Giving chemotherapy in the adjuvant setting---shortly after completion of primary surgery or radiation therapy---has often been regarded as the best possible use of this valuable but demanding form of treatment. However, only recently has synchronous chemoradiation therapy been seriously assessed in the common squamous cancers. A simple but fundamentally important shift in timing has brought the use of chemotherapy alongside the radical radiation.

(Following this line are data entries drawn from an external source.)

This design comes from an exercise in tuning for small area on the open sky130 flow, not from production work.
Where RTL was checked, it was by simulation tests only, not by an equivalence proof against the original.
Only the layout flow was run in run 3; the RTL was not checked for function there.
No activity file was given, so power comes from the tool's default toggle rates.

## flow/design.v (module list and top-level ports; edited modules follow where they fit)
// module chen_div_inv: 5 lines
// module chen_div_nand2: 5 lines
// module chen_div_nor2: 5 lines
// module chen_div_aoi21: 5 lines
// module chen_div_oai21: 5 lines
// module chen_div_xor2: 5 lines
// module chen_div_xnor2: 5 lines
// module chen_div_iter_1: 18 lines
// module chen_div_iter_2: 29 lines
// module chen_div_iter_3: 42 lines
// module chen_div_iter_4: 57 lines
// module chen_div_iter_5: 68 lines
// module chen_div_iter_6: 85 lines
// module chen_div_iter_7: 96 lines
// module chen_div_iter_8: 123 lines
// module chen_div_iter_9: 136 lines
// module chen_div_iter_10: 151 lines
// module chen_div_iter_11: 170 lines
// module chen_div_iter_12: 189 lines
// module chen_div_iter_13: 204 lines
// module chen_div_iter_14: 227 lines
// module chen_div_iter_15: 250 lines
// module chen_div_iter_16: 273 lines
// module chen_div_iter_17: 284 lines
// module chen_div_iter_18: 301 lines
// module chen_div_iter_19: 320 lines
// module chen_div_iter_20: 293 lines
// module chen_div_iter_21: 306 lines
// module chen_div_iter_22: 321 lines
// module chen_div_iter_23: 332 lines
// module chen_div_iter_24: 355 lines
// module chen_div_iter_25: 366 lines
// module chen_div_iter_26: 383 lines
// module chen_div_iter_27: 394 lines
// module chen_div_iter_28: 413 lines
// module chen_div_iter_29: 426 lines
// module chen_div_iter_30: 441 lines
// module chen_div_iter_31: 452 lines
// module chen_div_iter_32: 479 lines
// module chen_unsigned_div: 296 lines
module chen_unsigned_div (clk, rst_n, divide_en, dividend, divisor,
                          divide_error, divide_done, quotient, remainde);
  // ...
==> flow/run.sh <==
#!/bin/bash
# synth_recipe.tcl (not shown) runs the flow's synth.tcl, then flattens the netlist and writes it again
# the make line also repeats each setting of config.mk as NAME=value (left out here)
make -C /OpenROAD-flow-scripts/flow DESIGN_CONFIG=/design/flow/config.mk WORK_HOME=/design/flow/orfs CLKGATE_MAP_FILE= SYNTH_SCRIPT=/design/flow/synth_recipe.tcl finish
==> flow/config.mk <==
export PLATFORM = sky130hd
export DESIGN_NAME = chen_unsigned_div
export DESIGN_NICKNAME = chen_unsigned_div
export VERILOG_FILES = /design/flow/design.v
export SDC_FILE = /design/flow/constraint.sdc
export NUM_CORES = 4
export LEC_CHECK = 0
export CAP_MARGIN = 20
export CORE_MARGIN = 2
export CORE_UTILIZATION = 50
export CTS_CLUSTER_DIAMETER = 80
export CTS_CLUSTER_SIZE = 25
export SLEW_MARGIN = 20
export SYNTH_HIERARCHICAL = 1
==> flow/constraint.sdc <==
create_clock -name core_clock -period 5.0 [get_ports {clk}]
set_input_delay 1.0000 -clock core_clock [delete_from_list [all_inputs] [get_ports {clk}]]
set_output_delay 1.0000 -clock core_clock [all_outputs]
set_load 0.01 [all_outputs]
==> out/metrics.yaml, run 1 <==
status:
  status: "timing/DRC/antenna clean"
run:
  cap_violations: 0
die:
  taps: 1176
  die_w_um: 304
  core_area_um2: 89700
  die-area_um2: 92600
detailed_routing:
  vias: 33370
  drc: 0
  drt-vias-per-instance: 4.74
  met2_wirelength_um: 45100
  wl_um: 81000
  drt-met1-wl_um: 31900
  dr_wl_met3_um: 1730
sta:
  finalClockSkew_ns: 0.0261
  relSlewSlack_pct: 62.0
  period_share_pct: 96.8
  hold_violations: 0
critical_path:
  crit_start: "r_4[0]"
  reg2reg_to: "r_5[5]"
  critPathTopFamily: "compound AO/OA/AOI/OAI gates"
grt:
  grtUsageMet1_pct: 17.3
  grt_pass1_wl_um: 137000
  grt_start_max_net_pins: 33
layout:
  layout.nonclk_buf_share_pct: 8.51
  drive_gt1_share_pct: 21.4
  seq_area_share_pct: 37.7
  clockNetworkAreaShare_pct: 3.12
  multi_input_cells: 3994
  final_common_cell: "nand2_1"
  mostFrequentLayoutCells: "1001 x nand2_1, 980 x dfxtp_1, 936 x nor2_1, 589 x a21oi_2, 544 x xor2_1"
power:
  finalPower_w: 0.0175
  clock_power_share_pct: 27.0
  power.internal_w: 0.0125
worst_hold_path:
  hp-start: "x_1[27]"
  min_to: "x_2[30]"
clocking:
  cts_tree: "built"
  htree_levels: 2
synth:
  syn-num-nets: 5362
  yosysWarnings: 7
==> run 2, diff against run 1 <==
==> flow/flow/run.sh (new file) <==
#!/bin/bash
# Own layout flow: the standard flow (standard.sh), except that synthesis
# runs with ABC_LOAD_IN_FF=1, so ABC sizes each mapped gate for a 1 fF load
# instead of the platform's 5 fF (the netlist's gate modules are single
# gates, and the larger load made ABC pick double-strength cells).  The
# registers, their names and cell types are those of the standard synthesis.
set -euo pipefail
work="$(pwd)"
sed -e 's#^make -C #make ABC_LOAD_IN_FF=1 -C #' standard.sh > "$work/standard_load1.sh"
grep -q 'ABC_LOAD_IN_FF=1' "$work/standard_load1.sh"
bash "$work/standard_load1.sh" synth > "$work/synth.log" 2>&1
bash standard.sh > "$work/layout.log" 2>&1
==> flow/standard.sh (new file) <==
#!/bin/bash
# synth_recipe.tcl (not shown) runs the flow's synth.tcl, then flattens the netlist and writes it again
# the make line also repeats each setting of config.mk as NAME=value (left out here)
make -C /OpenROAD-flow-scripts/flow DESIGN_CONFIG=/design/flow/config.mk WORK_HOME=/design/flow/orfs CLKGATE_MAP_FILE= SYNTH_SCRIPT=/design/flow/synth_recipe.tcl "${@:-finish}"
removed: flow/run.sh
==> out/metrics.yaml, run 2 <==
grt:
  grt_pass1_wl_um: 136000  # -0.68%
  antenna_found_initial: 0
  grt_start_max_net_pins: 34  # +3.0%
  track_usage_pct: 17.7
  grt_pass1_vias: 32371
  grt_overflow: 0
clocking:
  clock-sinks: 1005
  cts_root_buf: "clkbuf_16"
  clk_path_buf_depth: 3
  clock_latency_ns: 0.65
  htree_levels: 2  # unchanged
  cts_tree: "built"
  path_clk_slew_ns: 0.09
  cts_buffers: 51
layout:
  final_cell_area_um2: 52000
  syn_to_final_growth_pct: 21.2
  layout.nets: 6035
  drive_gt1_share_pct: 13.3  # -8.1 points
  fin_cells: 7133
  final_common_cell: "nand2_1"
  diodes: 0
  mostFrequentLayoutCells: "1008 x nand2_1, 986 x dfxtp_1, 955 x nor2_1, 555 x xor2_1, 520 x a21oi_1"
worst_hold_path:
  hold_class: "flip-flop to flip-flop"
  whs_path_depth: 0
power:
  seq_power_share_pct: 51.5
  switching_share_pct: 28.2
  switchingPower_w: 0.00482
  pwr_density_cell_nw_per_um2: 329
  finalPower_w: 0.0171  # -2.4%
  ir_worst_vdd_mv: 0.280
  p_leak_nw: 23.8
  clock_power_share_pct: 26.8  # -0.2 points
  power.internal_w: 0.0123  # -1.7%
  combPwrFrac_pct: 21.7
synth:
  syn-num-nets: 5362  # unchanged
  avgSynthCellArea_um2: 8.10
  syn_area_um2: 42900
  synthesis.instances: 5295
  yosysWarnings: 7  # unchanged
detailed_routing:
  route.antenna.remaining_nets: 0
  routedWlPerCell_um: 11.2
  drtIter0Drc: 955
  first_pass_iters: 5
  drt-vias-per-instance: 4.74  # about the same
  drc: 0  # unchanged
  vias: 33795  # +1.3%
  wl_um: 79800  # -1.6%
critical_path:
  crit_slowest_cell: "and4_1"
  cp-start-kind: "flip-flop"
  worstPathArrival_ns: 5.31
  critPathMaxFanout: 20
  setup.worst_path.end_class: "flip-flop"
  cp_common_cell: "nand2_1"
  criticalPathCategory: "flip-flop to flip-flop"
  max_stage_delay_ns: 0.41
  required_ns: 5.56
  worstRegToRegCells: 29
placement:
  post-place-cells: 7014
  io_buffers: 132
  dp_hpwl_um: 62300
  placed_cell_area_um2: 49300
  gp_congestion: 0.844
sta:
  finalClockSkew_ns: 0.0228  # -0.00329 ns
  report.final.slew_viol_count: 0
  hold_violations: 0  # unchanged
  setup_viol: 0
  fin_crit_ns: 4.75
  fmaxAchievable_mhz: 211
  period_share_pct: 95.0  # -1.8 points
  rsz0062_at_grt: "true"
die:
  die-area_um2: 88100  # -4.8%
  die_w_um: 297  # -2.4%
  io_pins: 133
  fp-row-count: 107
  core_area_um2: 85100  # -5.1%
  start_util_pct: 50.4
  die_y_um: 297
run:
  cap_violations: 0  # unchanged
status:
  status: "timing/DRC/antenna clean"
## run 2: layout make-up
class                   count  area [um^2]
repair buffers            650         5420
multi-input cells        3994        22400
inverters                 266         1000
clock buffers              56         1340
flip-flops and latches   1005        20100
well taps                1144         1430
clock inverters            18          249
fillers                  7715        33200
## run 2: final timing paths
| kind | end | from | slack [ns] |
|---|---|---|---|
| setup reg to reg | r_5[14] | nd_4[29] | 0.25 |
| hold / removal | x_9[24] | x_8[22] | 0.32 |
| hold reg to reg | x_9[24] | x_8[22] | 0.32 |
| setup / recovery | r_5[14] | nd_4[29] | 0.25 |
## run 2: what timing repair did
action / 4_1_cts / 5_1_grt
buffers inserted: 11 / 31
pin swaps: 15 / 71
hold buffers: 0 / 0
hold endpoints to repair: 0 / 0
setup endpoints to repair: 87 / 189
cloned: 2 / 1
resized for setup: 22 / 158
## run 2: power by group through the flow
stage                     logic, W  clock network [W]  registers, W
final                      0.00370            0.00459       0.00879
after global routing       0.00415            0.00507       0.00887
after CTS                  0.00363            0.00478       0.00880
after detailed placement   0.00359                  0       0.00899
after global placement     0.00352                  0       0.00898
after floorplan            0.00237                  0       0.00894
## run 2: metrics by stage
step / worst slack (ns) / utilization [%] / setup TNS [ns] / hold slack (ns)
6_report: 0.250 / 61.1 / 0 / 0.317
5_1_grt: -0.195 / 61.1 / -3.66 / 0.318
4_1_cts: 0.0186 / 60.0 / 0 / 0.308
3_5_place_dp: -0.627 / 57.9 / -16.98 / 0.312
3_3_place_gp: -0.544 / 57.9 / -11.34 / 0.310
2_1_floorplan: 0.00178 / - / 0 / 0.310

In the United Kingdom one of the most influential trials was in a relatively uncommon cancer, squamous carcinoma of the anus, which attracted a remarkable degree of participation in 1993-5.1 Use of synchronous chemoradiation therapy with mitomycin C and fluorouracil proved much more effective than radiation alone, with dramatic improvement in avoidance of salvage surgery (permanent colostomy) and even in cause specific survival. In oesophageal cancer the results of radical chemoradiation have been equally impressive, again proving clearly better than radiation alone, even when the radiation dose was deliberately reduced in the combined therapy arm for fear of unacceptable toxicity.2 With modern imaging the precision of therapy can be increased still further, so dose reduction of this kind no longer seems necessary.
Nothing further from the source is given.